There's another thread on here about making birch sap syrup, by SonnyJim, and it's useful to know, because it's another way to make sweetener if TSHTF, but I just read about another, too.

Larch (also called Tamarak): "The sap and gum contain galatan, a natural sugar with a flavor like slightly bitter honey. The Flathead and Kootenai Indians hollowed out a cavity in a Larch tree, allowing about 4 liters of sweet syrup to accumulate. This substance could be evaporated to make it even sweeter." (Plants of the Rocky Mountains, Kershaw, MacKinnon, & Pojar).
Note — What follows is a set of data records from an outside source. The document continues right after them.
From an optimization exercise on the open Yosys and OpenROAD flow, aimed at small area; shortcuts taken in it are not production practice. The RTL was checked by simulation tests, not by an equivalence proof against the original design.

// reg_file
module reg_file #(
    parameter int DATA_W   = mips_pkg::DATA_W,
    parameter int ADDR_W   = mips_pkg::ADDR_W,
    parameter bit ZERO_REG = 1'b1
) (
    input  logic              clock,
    input  logic              reset,
    input  logic              RegWrite,
    input  logic [ADDR_W-1:0] ReadReg1,
    input  logic [ADDR_W-1:0] ReadReg2,
    input  logic [ADDR_W-1:0] WriteReg,
    input  logic [DATA_W-1:0] WriteData,
    output logic [DATA_W-1:0] ReadData1,
    output logic [DATA_W-1:0] ReadData2
);
    localparam int DEPTH  = 2 ** ADDR_W;
    localparam int NGRP3  = 10;
    localparam int NGRP   = 11;
    logic [DEPTH-1:1][DATA_W-1:0] regs_r;
    logic [DEPTH-1:1][DATA_W-1:0] next_s;
    logic [DEPTH-1:1] we_s;
    logic [DEPTH-1:1] wen_s;
    logic [DEPTH-1:0] rsel_s [2];
    logic [NGRP-1:0]  grpn_s [2][DATA_W];
    for (genvar i = 1; i < DEPTH; i++) begin : g_row
        logic hit;
        assign hit      = RegWrite && (WriteReg == ADDR_W'(i));
        assign we_s[i]  = ~reset & hit;
        assign wen_s[i] = ~reset & ~hit;
        for (genvar b = 0; b < DATA_W; b++) begin : g_bit
            rf_hold u_hold (
                .we (we_s[i]),
                .wen(wen_s[i]),
                .wd (WriteData[b]),
                .q  (regs_r[i][b]),
                .d  (next_s[i][b])
            );
        end
        always_ff @(posedge clock) begin
            regs_r[i] <= next_s[i];
        end
    end
    for (genvar p = 0; p < 2; p++) begin : g_port
        logic [ADDR_W-1:0] ra;
        assign ra = (p == 0) ? ReadReg1 : ReadReg2;
        for (genvar i = 0; i < DEPTH; i++) begin : g_dec
            assign rsel_s[p][i] = (i != 0) && (ra == ADDR_W'(i));
        end
        for (genvar b = 0; b < DATA_W; b++) begin : g_bit
  ...
Size: roughly 990 flip-flops, ~110 I/O pins, about 38000 um2 of cells after synthesis.
Settings: LEC_CHECK=0, CAP_MARGIN=10, CORE_MARGIN=2, CORE_UTILIZATION=45, CTS_BUF_LIST=sky130_fd_sc_hd__clkbuf_16, CTS_CLUSTER_DIAMETER=60, CTS_CLUSTER_SIZE=20, SLEW_MARGIN=10, SYNTH_HIERARCHICAL=1; clock period 6.5 ns.
run.sh (not shown) runs the stock make flow with config.mk's settings and CLKGATE_MAP_FILE= SYNTH_SCRIPT=/design/flow/synth_recipe.tcl, a recipe that flattens the netlist after the stock synthesis.
==> next run, changes <==
==> flow/flow/run.sh (new file) <==
#!/bin/bash
# Standard ORFS layout (standard.sh), with two changes: minimum-size port buffers, and a
# clock tree of clkbuf_16 trunk / clkbuf_8 leaf buffers without dummy loads.
set -euo pipefail
export BUFFER_PORTS_ARGS="-buffer_cell sky130_fd_sc_hd__buf_1"
export CTS_ARGS="-sink_clustering_enable -repair_clock_nets -dont_use_dummy_load -buf_list {sky130_fd_sc_hd__clkbuf_8 sky130_fd_sc_hd__clkbuf_16} -root_buf sky130_fd_sc_hd__clkbuf_16 -tree_buf sky130_fd_sc_hd__clkbuf_16 -sink_clustering_buffer sky130_fd_sc_hd__clkbuf_8 -sink_clustering_size 16 -sink_clustering_max_diameter 60"
bash standard.sh > standard.log 2>&1
==> flow/standard.sh (new file) <==
#!/bin/bash
# synth_recipe.tcl (not shown) runs the flow's synth.tcl, then flattens the netlist and writes it again
# the make line also repeats each setting of config.mk as NAME=value (left out here)
make -C /OpenROAD-flow-scripts/flow DESIGN_CONFIG=/design/flow/config.mk WORK_HOME=/design/flow/orfs CLKGATE_MAP_FILE= SYNTH_SCRIPT=/design/flow/synth_recipe.tcl "${@:-finish}"
--- a/flow/config.mk
+++ b/flow/config.mk
@@ -10,5 +10,2 @@
 export CORE_UTILIZATION = 45
-export CTS_BUF_LIST = sky130_fd_sc_hd__clkbuf_16
-export CTS_CLUSTER_DIAMETER = 60
-export CTS_CLUSTER_SIZE = 20
 export SLEW_MARGIN = 10
removed: flow/run.sh
Effect:
- The new run ran to the end with no violations
- area after synthesis stays the same
- sequential share of layout area goes up by 2.5 points
- utilization goes down by 2.9 points
- setup slack gains 0.63 ns
- via count is about the same
- wire length stays flat
- critical path depth goes down by 1
- register-to-register slack stays flat
- die area does not change

re-timing with driven ports:
The results above use ideal ports. As a check the final layouts listed here were re-extracted and re-timed, cells and wires unchanged.
Step 1 assumes that a clkbuf_16 drives the clock port and a buf_2 every other input.
Step 2 adds t to the input delays and takes it off the output delays; t is the mean of the earliest and latest rising clock arrival at the registers after step 1. Input paths then give back, and output paths get back, about the clock's delay inside the block.
a / b / c = no drivers / after step 1 / after step 2; a / b = the first two.
| run | t, ns | slack for setup (ns) | slew at the worst register clock pin (ns) |
|---|---|---|---|
| the first run | 0.708 | 0.148 / 0.028 / 0.028 | 0.09 / 0.09 |
| the second run | 0.681 | 0.780 / 0.655 / 0.655 | 0.11 / 0.11 |
After both steps every run listed still meets setup and hold. For the second run, which loses most, drivers alone change the setup slack by -0.125 ns; drivers and shift together by -0.125 ns.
With either larch or birch sap, I'd think a person wouldn't even have to boil it down to syrup thickness to use it. We could make tea right in the sweet water, even using locally available plants like rose hips, mint, dandelion, etc. It could be added in place of plain water in some recipes to reduce or replace the use of other sweeteners. 

Until we're lucky enough to get set up with bees/honey, I've been looking for other options. I'd prefer to be able to have a continueing supply rather than many years' worth of stored sugar.


----------



## CulexPipiens (Nov 17, 2010)

How about Beet Sugar?

I've researched them and the process and it's fairly simple. Take sugar beets. Shred them into a pot. Add water. Boil for awhile. Remove beets. Boil the water down to either a syrup or if you're lucky you can get it to start turning to crystals and then scrape them out for use.

This is the industrial method SKIL - How Sugar Beet Is Made.

Here's the home method How to Make Sugar From Beets | eHow.com.

Similar to the previous URL How to Make Sugar From Beets.

Wikipedia's notes Sugar beet - Wikipedia, the free encyclopedia.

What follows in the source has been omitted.